### [Work instructions]
The answer is a single number: the count of lines in the records below that contain the word "decreased".

#####

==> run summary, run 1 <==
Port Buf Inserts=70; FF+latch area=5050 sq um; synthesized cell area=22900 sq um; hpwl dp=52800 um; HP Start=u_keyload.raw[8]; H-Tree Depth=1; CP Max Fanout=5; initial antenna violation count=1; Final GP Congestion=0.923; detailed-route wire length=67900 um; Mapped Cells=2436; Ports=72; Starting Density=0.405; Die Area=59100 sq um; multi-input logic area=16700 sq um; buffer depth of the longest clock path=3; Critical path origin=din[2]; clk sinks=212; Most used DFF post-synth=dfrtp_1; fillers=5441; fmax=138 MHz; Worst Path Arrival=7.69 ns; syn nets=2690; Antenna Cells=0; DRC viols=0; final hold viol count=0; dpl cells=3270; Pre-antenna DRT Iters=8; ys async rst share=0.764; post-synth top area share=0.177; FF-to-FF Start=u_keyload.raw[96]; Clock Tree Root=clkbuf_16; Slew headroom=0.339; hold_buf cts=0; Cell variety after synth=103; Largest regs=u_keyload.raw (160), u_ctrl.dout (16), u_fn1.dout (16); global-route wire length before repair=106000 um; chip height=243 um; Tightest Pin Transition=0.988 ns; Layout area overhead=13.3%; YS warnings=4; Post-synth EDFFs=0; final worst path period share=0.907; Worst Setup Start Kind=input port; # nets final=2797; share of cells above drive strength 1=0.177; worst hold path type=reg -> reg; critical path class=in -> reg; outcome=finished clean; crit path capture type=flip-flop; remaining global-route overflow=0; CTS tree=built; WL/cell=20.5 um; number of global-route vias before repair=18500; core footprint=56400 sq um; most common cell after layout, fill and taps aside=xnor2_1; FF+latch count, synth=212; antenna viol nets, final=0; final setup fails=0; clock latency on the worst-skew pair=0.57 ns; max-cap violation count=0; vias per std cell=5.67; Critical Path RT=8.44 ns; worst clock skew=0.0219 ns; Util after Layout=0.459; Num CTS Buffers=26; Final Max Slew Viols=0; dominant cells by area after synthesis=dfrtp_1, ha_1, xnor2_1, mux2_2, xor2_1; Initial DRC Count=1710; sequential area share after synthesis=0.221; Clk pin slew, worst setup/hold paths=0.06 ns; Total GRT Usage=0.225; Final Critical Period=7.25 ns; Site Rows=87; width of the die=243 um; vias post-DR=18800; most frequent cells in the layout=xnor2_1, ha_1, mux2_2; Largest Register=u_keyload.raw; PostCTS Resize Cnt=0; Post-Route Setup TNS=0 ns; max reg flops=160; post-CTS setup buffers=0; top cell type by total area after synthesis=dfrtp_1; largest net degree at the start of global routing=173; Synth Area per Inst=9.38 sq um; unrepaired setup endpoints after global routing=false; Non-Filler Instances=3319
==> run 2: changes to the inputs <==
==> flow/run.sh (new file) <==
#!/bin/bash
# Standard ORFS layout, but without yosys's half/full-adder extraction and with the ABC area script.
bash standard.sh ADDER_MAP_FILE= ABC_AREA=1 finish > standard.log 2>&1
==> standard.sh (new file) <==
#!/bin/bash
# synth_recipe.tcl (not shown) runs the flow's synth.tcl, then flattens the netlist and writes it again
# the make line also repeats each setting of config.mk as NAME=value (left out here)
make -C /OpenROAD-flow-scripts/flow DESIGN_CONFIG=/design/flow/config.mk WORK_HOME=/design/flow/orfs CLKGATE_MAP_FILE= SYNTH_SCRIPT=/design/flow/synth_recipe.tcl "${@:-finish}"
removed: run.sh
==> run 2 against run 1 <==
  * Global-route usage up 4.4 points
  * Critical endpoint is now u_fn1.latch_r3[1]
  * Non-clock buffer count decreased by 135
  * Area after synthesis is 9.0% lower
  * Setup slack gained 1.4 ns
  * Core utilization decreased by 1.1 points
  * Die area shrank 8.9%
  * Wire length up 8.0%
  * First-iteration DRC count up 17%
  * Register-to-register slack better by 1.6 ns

#####

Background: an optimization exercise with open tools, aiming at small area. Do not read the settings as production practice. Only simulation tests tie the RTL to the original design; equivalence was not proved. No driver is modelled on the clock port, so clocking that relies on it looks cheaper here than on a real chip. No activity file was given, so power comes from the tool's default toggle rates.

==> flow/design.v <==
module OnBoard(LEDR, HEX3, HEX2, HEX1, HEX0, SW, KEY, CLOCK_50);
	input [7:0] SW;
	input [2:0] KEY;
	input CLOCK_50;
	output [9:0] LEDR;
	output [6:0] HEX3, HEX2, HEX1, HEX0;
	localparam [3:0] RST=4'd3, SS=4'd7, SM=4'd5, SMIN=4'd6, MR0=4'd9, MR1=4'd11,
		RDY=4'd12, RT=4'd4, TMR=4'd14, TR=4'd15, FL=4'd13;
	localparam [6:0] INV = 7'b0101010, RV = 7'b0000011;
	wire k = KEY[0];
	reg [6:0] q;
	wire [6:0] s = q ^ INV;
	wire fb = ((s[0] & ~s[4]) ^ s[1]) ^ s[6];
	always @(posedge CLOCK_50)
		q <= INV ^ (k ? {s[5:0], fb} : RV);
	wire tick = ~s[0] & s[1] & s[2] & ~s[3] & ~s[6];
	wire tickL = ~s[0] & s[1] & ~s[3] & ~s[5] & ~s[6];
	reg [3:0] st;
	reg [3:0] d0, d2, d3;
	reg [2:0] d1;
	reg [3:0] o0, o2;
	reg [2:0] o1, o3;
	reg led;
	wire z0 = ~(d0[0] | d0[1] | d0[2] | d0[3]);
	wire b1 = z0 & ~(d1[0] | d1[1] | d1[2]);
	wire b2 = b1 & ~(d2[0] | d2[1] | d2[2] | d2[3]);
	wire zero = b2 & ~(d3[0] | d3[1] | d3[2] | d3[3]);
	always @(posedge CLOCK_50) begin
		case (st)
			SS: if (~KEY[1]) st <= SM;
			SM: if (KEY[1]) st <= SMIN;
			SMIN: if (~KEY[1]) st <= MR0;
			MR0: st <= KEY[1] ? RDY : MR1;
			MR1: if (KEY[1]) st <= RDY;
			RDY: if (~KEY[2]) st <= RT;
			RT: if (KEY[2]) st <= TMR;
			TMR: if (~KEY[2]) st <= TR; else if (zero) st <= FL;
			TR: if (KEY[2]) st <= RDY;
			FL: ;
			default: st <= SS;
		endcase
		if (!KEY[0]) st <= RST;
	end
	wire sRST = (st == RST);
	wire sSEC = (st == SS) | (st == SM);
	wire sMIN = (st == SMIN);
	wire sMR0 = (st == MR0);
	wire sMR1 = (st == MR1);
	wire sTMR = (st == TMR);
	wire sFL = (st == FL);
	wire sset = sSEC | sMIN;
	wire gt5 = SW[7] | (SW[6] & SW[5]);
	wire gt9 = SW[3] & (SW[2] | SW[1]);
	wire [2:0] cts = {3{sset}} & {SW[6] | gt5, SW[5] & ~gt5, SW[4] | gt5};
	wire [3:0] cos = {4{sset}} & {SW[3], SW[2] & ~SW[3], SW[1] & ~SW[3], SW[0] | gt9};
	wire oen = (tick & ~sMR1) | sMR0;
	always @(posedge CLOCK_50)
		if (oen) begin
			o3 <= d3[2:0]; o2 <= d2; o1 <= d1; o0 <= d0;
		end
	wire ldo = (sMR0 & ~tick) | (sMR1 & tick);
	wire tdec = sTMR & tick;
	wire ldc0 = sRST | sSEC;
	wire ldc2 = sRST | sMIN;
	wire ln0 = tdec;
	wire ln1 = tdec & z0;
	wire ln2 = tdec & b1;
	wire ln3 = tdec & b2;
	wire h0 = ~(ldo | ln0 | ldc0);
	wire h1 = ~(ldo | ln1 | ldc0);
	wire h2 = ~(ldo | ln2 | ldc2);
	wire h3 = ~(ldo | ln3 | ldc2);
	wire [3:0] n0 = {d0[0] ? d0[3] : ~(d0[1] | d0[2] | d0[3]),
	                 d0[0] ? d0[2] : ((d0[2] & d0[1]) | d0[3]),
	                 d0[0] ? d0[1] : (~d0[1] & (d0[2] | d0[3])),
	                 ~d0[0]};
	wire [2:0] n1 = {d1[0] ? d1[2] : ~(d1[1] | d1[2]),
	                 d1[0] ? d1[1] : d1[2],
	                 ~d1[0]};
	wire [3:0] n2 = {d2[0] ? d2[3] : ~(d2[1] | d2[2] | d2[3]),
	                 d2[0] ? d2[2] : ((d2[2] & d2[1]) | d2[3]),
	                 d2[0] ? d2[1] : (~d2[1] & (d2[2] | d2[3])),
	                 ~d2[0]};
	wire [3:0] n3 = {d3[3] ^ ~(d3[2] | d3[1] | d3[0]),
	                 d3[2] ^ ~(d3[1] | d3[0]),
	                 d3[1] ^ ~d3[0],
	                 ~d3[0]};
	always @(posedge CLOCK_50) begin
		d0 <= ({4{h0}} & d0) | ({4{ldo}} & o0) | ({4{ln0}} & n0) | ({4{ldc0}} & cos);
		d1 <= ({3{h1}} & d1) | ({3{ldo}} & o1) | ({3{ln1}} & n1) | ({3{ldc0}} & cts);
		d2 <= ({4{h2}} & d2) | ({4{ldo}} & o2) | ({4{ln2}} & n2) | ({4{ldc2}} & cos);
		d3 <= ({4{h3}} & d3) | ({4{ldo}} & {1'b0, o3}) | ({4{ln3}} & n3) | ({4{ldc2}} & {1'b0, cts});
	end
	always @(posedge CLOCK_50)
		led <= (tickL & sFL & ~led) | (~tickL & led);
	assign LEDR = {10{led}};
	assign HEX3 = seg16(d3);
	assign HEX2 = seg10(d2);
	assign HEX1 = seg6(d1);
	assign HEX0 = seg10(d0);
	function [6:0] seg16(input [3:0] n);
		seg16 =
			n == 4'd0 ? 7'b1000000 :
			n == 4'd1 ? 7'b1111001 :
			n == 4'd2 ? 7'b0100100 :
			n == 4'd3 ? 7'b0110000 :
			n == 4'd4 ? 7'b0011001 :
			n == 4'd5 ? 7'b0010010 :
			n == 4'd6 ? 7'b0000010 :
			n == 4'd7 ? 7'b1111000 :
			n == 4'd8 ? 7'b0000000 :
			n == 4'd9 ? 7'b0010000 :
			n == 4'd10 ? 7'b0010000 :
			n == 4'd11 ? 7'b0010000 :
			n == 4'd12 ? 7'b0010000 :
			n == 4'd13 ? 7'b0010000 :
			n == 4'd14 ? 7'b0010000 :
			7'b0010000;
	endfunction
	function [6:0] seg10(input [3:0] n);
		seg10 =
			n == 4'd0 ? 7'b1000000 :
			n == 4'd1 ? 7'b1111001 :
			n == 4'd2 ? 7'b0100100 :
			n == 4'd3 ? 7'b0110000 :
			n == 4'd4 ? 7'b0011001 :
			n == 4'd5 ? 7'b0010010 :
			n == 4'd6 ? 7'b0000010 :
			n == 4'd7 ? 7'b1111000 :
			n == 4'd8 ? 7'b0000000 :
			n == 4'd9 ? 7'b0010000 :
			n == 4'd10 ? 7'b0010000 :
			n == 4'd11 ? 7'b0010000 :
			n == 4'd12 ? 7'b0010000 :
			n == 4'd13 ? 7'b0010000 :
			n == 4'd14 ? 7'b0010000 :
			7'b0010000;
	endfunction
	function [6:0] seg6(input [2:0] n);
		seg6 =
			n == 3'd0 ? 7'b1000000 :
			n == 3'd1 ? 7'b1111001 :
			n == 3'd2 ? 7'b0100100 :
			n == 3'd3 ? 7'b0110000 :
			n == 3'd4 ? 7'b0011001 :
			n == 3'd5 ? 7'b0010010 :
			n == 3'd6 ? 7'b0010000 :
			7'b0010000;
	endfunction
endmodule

#####

### [Answer for this exercise]
2